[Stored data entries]
──────
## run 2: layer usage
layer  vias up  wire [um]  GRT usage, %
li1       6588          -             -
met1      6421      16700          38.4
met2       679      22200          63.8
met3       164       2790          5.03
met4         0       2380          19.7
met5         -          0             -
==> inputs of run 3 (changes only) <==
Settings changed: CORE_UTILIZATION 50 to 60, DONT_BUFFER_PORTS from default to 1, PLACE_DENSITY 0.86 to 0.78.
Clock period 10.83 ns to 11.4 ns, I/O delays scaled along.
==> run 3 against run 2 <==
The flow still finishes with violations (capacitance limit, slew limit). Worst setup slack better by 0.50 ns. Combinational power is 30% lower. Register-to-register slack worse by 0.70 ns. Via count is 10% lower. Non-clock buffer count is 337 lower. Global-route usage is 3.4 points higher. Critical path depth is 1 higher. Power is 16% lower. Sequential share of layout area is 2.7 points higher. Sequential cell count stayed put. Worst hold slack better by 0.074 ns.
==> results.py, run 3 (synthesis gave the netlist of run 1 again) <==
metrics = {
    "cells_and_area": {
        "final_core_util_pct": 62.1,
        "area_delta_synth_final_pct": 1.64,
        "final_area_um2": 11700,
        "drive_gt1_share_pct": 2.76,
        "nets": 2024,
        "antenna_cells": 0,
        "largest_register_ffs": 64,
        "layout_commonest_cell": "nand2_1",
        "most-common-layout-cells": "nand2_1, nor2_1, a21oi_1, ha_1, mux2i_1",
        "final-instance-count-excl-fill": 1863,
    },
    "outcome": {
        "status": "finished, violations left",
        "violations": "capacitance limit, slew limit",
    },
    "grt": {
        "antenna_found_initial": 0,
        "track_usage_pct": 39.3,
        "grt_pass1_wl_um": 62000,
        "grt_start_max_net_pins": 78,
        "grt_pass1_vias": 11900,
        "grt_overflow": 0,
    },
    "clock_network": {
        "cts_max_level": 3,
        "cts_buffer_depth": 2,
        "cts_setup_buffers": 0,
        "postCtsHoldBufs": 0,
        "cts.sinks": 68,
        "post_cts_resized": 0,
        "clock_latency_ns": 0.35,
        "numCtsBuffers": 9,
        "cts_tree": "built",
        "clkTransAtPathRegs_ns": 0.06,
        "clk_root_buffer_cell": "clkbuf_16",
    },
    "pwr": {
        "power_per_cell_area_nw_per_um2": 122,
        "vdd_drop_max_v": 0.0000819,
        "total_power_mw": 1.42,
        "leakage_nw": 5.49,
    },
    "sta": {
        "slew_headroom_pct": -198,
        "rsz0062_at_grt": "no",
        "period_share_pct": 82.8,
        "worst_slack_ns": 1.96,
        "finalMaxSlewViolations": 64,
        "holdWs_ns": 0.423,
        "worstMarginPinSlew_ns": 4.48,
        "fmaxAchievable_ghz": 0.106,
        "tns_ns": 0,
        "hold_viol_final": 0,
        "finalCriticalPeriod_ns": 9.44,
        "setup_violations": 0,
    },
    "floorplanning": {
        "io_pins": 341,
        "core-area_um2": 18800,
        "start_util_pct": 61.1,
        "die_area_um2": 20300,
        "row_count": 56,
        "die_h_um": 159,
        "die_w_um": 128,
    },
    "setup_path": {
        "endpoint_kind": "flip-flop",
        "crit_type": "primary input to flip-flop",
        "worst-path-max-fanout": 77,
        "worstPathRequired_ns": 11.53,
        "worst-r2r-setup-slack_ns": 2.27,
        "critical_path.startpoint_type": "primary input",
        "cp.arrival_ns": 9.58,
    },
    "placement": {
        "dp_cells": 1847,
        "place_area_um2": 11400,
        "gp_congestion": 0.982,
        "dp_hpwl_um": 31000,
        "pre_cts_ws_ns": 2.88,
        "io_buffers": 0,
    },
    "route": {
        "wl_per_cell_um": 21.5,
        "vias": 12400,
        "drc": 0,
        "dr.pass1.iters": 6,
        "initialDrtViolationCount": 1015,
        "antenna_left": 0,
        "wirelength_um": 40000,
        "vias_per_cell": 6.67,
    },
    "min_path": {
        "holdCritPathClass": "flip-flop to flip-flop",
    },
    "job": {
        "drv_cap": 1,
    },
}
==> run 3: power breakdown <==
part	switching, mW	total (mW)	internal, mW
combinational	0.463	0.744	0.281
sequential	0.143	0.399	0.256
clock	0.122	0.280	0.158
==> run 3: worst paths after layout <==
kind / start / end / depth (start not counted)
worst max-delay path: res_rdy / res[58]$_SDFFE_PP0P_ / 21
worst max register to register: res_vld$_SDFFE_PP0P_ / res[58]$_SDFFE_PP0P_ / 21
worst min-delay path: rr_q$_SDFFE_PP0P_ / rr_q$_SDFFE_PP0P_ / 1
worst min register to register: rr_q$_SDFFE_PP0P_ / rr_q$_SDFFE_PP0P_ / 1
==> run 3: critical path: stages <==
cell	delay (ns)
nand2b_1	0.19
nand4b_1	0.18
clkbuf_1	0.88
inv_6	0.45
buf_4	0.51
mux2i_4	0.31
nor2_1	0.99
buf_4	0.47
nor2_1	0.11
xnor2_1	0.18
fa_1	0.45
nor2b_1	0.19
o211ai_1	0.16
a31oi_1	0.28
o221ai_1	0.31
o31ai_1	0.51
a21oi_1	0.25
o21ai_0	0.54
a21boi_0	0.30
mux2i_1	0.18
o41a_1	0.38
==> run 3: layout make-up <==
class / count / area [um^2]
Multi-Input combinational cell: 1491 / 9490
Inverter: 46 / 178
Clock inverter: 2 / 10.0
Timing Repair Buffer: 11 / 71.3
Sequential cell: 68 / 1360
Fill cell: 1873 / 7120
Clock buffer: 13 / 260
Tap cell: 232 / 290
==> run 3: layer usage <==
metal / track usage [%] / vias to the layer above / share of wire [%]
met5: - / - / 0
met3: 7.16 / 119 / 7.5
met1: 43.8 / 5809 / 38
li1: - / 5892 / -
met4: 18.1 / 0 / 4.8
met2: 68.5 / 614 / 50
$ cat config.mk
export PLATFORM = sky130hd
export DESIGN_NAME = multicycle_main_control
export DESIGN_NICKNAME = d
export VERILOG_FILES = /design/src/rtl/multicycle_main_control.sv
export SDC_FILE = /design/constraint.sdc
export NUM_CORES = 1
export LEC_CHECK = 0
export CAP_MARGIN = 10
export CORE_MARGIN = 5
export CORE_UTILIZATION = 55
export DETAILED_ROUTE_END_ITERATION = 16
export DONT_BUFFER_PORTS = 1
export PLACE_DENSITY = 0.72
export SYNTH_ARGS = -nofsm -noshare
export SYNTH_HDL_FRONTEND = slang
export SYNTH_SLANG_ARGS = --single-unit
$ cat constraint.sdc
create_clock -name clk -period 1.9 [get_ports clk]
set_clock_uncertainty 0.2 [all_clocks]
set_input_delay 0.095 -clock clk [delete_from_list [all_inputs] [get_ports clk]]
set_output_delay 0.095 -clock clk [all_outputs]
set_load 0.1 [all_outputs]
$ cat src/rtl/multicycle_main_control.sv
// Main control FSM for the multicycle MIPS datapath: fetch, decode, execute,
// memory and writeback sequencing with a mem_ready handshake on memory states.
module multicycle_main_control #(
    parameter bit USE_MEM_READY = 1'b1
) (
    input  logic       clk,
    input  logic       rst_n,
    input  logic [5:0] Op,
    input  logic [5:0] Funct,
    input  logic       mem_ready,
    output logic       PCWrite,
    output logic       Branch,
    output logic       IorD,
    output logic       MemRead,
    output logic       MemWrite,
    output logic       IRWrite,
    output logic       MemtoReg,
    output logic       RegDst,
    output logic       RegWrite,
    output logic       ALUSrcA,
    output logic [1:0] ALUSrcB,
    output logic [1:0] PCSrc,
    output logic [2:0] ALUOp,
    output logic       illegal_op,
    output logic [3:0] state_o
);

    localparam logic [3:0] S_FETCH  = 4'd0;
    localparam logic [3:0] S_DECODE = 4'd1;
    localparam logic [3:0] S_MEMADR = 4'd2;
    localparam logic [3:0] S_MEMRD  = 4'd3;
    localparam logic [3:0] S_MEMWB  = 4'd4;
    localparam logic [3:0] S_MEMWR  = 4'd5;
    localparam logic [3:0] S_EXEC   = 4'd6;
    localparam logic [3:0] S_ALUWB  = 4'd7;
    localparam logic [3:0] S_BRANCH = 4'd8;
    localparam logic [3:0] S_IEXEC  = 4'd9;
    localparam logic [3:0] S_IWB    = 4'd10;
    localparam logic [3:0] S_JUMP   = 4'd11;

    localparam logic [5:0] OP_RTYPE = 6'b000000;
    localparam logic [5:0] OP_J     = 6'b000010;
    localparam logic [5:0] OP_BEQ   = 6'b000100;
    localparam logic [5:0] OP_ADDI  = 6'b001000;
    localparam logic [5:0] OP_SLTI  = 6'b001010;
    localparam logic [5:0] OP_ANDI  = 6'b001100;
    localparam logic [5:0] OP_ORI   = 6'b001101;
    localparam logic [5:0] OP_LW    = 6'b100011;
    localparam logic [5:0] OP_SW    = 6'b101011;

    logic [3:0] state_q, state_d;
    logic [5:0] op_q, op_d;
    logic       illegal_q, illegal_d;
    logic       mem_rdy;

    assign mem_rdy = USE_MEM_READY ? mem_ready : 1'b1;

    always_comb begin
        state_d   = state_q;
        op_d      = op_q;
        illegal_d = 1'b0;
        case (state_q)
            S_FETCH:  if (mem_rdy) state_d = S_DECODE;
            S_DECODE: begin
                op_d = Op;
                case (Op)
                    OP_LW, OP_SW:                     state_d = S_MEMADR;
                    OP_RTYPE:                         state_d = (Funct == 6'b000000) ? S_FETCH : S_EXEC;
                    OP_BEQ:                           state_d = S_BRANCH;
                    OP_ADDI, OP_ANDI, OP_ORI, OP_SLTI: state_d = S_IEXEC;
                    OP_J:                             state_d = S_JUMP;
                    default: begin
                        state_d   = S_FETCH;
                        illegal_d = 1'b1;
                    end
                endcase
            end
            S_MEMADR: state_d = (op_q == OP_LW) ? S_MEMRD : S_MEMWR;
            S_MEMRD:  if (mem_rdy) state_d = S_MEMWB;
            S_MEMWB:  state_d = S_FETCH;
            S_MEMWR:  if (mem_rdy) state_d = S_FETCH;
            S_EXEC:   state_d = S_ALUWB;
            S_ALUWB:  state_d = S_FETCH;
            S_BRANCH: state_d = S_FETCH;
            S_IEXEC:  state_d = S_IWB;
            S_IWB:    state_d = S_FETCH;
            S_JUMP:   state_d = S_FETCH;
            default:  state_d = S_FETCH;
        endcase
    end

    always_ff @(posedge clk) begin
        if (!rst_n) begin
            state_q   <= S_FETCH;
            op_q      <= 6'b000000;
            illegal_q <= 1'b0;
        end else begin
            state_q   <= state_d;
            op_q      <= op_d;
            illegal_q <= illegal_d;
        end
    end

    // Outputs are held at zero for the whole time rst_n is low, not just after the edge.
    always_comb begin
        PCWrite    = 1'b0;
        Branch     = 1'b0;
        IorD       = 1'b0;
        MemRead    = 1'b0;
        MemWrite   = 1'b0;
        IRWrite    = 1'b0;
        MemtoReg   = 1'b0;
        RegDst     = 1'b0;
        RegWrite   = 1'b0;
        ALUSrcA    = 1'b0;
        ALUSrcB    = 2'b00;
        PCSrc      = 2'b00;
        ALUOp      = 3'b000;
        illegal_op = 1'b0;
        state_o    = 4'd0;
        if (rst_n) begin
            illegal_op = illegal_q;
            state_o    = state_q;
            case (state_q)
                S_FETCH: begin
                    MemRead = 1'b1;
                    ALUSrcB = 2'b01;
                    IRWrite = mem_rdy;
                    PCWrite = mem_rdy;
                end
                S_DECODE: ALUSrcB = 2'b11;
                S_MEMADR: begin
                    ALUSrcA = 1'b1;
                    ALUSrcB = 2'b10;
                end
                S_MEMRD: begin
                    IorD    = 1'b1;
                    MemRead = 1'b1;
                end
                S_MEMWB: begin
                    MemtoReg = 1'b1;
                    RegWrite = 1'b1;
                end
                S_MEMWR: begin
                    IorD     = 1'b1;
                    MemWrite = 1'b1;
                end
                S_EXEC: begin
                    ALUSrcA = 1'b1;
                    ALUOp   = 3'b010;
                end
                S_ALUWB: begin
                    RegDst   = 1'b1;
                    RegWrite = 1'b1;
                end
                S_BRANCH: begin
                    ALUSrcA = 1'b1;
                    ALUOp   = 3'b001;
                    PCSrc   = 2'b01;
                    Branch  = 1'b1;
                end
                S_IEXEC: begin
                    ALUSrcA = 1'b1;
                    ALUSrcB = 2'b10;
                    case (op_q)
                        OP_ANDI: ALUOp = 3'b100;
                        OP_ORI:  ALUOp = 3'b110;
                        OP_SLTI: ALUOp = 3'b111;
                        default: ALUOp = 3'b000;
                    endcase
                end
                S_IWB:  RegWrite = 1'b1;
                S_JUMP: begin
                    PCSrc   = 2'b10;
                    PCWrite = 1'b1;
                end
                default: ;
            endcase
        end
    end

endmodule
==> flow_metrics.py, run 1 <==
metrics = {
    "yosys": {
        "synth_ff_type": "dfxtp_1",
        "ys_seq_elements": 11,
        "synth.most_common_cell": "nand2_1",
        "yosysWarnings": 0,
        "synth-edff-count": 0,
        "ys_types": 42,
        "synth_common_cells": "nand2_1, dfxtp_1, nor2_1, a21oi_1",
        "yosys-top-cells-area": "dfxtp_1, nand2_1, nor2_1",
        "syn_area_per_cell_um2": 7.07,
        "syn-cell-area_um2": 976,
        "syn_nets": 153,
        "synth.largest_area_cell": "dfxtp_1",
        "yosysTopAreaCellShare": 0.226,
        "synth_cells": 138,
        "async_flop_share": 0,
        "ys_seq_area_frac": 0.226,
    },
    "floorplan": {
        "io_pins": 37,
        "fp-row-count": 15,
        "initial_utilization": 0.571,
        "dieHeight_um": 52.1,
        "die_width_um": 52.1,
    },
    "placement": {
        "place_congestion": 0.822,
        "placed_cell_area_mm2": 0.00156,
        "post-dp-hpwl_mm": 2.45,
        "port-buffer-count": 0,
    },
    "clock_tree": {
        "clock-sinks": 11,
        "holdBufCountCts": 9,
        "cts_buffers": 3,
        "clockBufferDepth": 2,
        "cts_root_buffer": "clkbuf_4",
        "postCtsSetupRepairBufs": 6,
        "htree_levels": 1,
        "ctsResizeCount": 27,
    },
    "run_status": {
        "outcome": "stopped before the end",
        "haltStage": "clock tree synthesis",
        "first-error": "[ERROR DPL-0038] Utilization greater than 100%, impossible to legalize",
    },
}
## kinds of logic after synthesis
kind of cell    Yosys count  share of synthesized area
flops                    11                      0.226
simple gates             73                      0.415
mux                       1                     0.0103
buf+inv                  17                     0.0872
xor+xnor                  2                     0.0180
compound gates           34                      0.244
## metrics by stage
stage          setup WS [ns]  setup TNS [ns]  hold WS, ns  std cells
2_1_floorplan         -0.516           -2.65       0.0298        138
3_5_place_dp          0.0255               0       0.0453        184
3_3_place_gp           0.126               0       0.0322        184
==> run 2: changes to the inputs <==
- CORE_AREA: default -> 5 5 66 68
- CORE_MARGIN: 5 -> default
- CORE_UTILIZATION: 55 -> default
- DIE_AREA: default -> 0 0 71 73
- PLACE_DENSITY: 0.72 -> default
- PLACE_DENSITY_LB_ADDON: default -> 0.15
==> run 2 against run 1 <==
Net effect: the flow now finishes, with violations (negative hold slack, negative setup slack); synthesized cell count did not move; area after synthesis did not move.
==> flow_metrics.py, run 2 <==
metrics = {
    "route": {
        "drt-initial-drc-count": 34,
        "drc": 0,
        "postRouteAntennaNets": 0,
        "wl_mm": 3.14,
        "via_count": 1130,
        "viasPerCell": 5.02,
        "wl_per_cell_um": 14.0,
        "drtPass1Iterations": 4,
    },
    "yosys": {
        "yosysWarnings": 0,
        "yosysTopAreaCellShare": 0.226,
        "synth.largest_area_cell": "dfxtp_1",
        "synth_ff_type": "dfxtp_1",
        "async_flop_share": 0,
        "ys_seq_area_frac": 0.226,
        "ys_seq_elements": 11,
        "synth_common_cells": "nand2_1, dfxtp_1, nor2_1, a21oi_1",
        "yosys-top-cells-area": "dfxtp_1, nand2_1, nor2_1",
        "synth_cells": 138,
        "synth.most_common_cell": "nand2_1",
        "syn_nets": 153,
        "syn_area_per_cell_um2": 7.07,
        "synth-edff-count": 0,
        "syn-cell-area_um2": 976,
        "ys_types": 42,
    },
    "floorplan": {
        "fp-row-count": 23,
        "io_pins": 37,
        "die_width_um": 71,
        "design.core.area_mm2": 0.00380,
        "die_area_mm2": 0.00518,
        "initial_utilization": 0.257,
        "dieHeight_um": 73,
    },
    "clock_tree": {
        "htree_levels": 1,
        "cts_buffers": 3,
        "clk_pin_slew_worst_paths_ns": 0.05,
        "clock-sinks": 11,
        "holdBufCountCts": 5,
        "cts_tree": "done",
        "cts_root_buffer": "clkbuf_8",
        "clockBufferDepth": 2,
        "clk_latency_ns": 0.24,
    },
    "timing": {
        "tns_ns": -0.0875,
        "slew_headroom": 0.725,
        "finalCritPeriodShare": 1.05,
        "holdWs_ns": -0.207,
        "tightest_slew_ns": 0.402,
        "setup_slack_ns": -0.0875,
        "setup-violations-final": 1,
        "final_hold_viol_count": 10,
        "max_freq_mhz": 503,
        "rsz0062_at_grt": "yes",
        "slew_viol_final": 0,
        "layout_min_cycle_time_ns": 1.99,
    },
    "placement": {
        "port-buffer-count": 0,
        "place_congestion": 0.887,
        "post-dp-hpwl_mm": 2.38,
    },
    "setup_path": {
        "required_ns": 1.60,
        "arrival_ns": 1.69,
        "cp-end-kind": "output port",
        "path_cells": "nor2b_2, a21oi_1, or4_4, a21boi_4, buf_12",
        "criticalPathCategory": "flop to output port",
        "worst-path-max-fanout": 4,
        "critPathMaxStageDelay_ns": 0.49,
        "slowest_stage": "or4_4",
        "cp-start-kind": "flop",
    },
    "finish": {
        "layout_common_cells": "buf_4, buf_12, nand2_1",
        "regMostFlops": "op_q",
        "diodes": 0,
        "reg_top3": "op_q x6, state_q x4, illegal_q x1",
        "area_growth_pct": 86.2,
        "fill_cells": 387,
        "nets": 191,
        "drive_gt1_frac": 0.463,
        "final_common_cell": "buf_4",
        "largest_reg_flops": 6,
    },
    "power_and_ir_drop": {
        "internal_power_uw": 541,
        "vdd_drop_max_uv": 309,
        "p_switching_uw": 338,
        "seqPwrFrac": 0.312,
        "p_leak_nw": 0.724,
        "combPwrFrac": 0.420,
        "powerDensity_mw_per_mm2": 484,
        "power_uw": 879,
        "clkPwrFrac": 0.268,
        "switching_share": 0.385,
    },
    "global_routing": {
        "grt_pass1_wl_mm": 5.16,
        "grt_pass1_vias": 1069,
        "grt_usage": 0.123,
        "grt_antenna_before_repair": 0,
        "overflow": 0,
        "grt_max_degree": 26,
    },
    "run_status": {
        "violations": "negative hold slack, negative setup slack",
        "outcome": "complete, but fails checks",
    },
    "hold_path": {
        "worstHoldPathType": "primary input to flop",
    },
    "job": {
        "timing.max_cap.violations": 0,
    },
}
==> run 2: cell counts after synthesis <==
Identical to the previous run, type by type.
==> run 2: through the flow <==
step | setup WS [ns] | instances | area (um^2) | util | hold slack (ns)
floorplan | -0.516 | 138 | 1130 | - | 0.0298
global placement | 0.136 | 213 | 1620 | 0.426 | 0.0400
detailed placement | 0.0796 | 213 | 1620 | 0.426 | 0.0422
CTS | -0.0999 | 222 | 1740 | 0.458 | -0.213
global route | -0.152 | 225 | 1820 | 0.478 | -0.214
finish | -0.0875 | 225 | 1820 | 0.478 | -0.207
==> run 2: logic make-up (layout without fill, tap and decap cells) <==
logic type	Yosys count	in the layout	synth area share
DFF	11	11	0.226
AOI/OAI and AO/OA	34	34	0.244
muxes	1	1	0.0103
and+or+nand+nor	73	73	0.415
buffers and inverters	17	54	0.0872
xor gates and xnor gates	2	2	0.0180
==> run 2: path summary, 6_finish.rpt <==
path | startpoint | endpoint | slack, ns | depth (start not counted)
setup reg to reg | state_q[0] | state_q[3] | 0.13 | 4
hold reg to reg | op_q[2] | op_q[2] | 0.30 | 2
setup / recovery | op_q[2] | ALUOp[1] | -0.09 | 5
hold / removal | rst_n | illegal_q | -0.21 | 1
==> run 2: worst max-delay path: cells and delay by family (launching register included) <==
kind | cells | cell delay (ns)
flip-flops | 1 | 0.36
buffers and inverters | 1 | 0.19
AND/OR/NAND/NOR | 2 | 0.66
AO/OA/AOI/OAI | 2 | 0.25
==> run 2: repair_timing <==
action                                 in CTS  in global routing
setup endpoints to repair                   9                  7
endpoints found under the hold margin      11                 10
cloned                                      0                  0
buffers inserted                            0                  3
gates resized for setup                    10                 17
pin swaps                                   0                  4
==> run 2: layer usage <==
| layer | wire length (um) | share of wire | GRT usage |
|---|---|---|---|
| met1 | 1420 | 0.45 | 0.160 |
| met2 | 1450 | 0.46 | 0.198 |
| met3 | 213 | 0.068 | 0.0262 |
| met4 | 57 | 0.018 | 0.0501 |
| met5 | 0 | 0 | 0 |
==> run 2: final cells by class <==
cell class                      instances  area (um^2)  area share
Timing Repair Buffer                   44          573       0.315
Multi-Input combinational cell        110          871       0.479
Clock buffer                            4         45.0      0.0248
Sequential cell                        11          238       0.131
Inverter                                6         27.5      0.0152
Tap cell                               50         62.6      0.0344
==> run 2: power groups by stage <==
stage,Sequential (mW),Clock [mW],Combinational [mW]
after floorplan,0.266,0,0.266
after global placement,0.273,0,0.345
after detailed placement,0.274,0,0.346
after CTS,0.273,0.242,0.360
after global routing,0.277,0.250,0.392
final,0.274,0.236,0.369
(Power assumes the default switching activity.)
──────
Task description :: Reproduce every line in the data that has the word "limit" in it.

Task result ::
The flow still finishes with violations (capacitance limit, slew limit). Worst setup slack better by 0.50 ns. Combinational power is 30% lower. Register-to-register slack worse by 0.70 ns. Via count is 10% lower. Non-clock buffer count is 337 lower. Global-route usage is 3.4 points higher. Critical path depth is 1 higher. Power is 16% lower. Sequential share of layout area is 2.7 points higher. Sequential cell count stayed put. Worst hold slack better by 0.074 ns.
        "violations": "capacitance limit, slew limit",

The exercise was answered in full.